Overexpression of soluble human thymosin alpha 1 in Escherichia coli.
Chen. Pei-Fu PF; Zhang. Hong-Ying HY; Fu. Geng-Feng GF; Xu. Gen-Xing GX; Hou. Ya-Yi YY
Key Findings
- BL21/pET‑28a system gave the highest soluble expression, up to 70% of total bacterial proteins
- Purified fusion protein represented 2.53% of the wet bacterial pellet weight
- Purity of the final product reached 94.5% by SDS‑PAGE
Practical Outcomes
- The method could be used by labs or advanced DIY biohackers to produce thymosin‑alpha‑1 more cheaply and at scale. However, it requires cloning, bacterial culture, and chromatography equipment, so it isn’t a ready‑to‑use protocol for most users.
Summary
Scientists figured out a way to make a lot of the peptide thymosin‑alpha‑1 in common lab bacteria (E. coli) using a specific DNA construct, getting it mostly in a soluble form and purifying it to high purity.

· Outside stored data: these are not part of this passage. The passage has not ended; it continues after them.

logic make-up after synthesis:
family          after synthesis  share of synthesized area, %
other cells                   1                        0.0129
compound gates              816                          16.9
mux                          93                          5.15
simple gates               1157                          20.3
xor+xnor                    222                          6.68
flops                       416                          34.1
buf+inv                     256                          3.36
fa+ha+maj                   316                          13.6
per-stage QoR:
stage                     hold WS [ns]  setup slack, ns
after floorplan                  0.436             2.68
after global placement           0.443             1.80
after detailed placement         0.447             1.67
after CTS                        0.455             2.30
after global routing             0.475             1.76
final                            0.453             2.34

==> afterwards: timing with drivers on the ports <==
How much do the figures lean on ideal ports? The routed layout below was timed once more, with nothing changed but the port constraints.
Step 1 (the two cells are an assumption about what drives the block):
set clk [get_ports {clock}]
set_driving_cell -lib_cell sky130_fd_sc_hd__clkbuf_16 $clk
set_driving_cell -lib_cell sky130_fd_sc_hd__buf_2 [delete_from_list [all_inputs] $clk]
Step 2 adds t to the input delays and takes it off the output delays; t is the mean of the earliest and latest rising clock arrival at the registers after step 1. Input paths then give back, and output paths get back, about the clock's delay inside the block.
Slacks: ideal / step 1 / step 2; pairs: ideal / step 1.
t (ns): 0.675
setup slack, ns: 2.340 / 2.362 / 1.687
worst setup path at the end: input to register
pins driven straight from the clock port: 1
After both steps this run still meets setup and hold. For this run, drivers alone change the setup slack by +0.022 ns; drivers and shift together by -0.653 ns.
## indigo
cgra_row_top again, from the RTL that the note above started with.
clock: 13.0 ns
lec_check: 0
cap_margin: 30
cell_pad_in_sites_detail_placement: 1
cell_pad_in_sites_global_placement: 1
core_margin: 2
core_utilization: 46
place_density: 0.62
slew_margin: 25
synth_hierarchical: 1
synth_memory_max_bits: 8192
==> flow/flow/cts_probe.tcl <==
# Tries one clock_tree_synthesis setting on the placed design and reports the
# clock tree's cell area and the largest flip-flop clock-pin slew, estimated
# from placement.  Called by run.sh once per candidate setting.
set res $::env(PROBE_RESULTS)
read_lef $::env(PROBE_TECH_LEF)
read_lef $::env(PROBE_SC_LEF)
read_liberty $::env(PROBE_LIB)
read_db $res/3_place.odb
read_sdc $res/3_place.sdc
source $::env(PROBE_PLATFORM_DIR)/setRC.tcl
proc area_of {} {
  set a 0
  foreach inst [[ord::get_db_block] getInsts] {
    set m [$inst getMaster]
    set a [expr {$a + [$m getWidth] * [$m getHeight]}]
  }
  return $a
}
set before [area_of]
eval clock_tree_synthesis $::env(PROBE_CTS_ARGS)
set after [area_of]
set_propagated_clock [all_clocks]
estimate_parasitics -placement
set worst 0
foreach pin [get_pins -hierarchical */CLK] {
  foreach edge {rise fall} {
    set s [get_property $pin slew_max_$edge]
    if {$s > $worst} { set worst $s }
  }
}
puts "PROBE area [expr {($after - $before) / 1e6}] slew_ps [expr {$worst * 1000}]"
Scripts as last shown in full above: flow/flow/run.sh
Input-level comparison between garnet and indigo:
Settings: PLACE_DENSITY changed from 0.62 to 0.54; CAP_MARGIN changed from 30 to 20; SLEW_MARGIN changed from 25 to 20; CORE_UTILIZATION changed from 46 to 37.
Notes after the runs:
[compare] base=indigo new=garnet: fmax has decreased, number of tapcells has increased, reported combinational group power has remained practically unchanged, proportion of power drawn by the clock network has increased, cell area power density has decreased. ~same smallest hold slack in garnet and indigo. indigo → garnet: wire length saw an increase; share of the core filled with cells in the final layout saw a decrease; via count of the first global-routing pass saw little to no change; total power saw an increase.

This shows a practical recipe for producing the peptide in bulk, though it still needs standard molecular‑biology tools.
Abstract
Synthesized gene of human thymosin alpha 1 (Talpha1) was inserted into pET-28a, pET-9c, pThioHis B, pGEX-2T or pBV222 and then inductively expressed in strains of Escherichia coli. Among the five expression systems, the BL21/pET-28a system provides the highest expression level of fusion protein in a soluble form, which is up to 70% of total expressed bacterial proteins as visualized by sodium dodecyl sulfate-polyacrylamide gel electrophoresis (SDS-PAGE). The resulting fusion protein purified through nickel affinity chromatography accounts for 2.53% of the wet bacterial pellet weight and reaches 94.5% purity by SDS-PAGE. These results indicate the potential of this expression system for high-throughput production of recombinant Talpha1.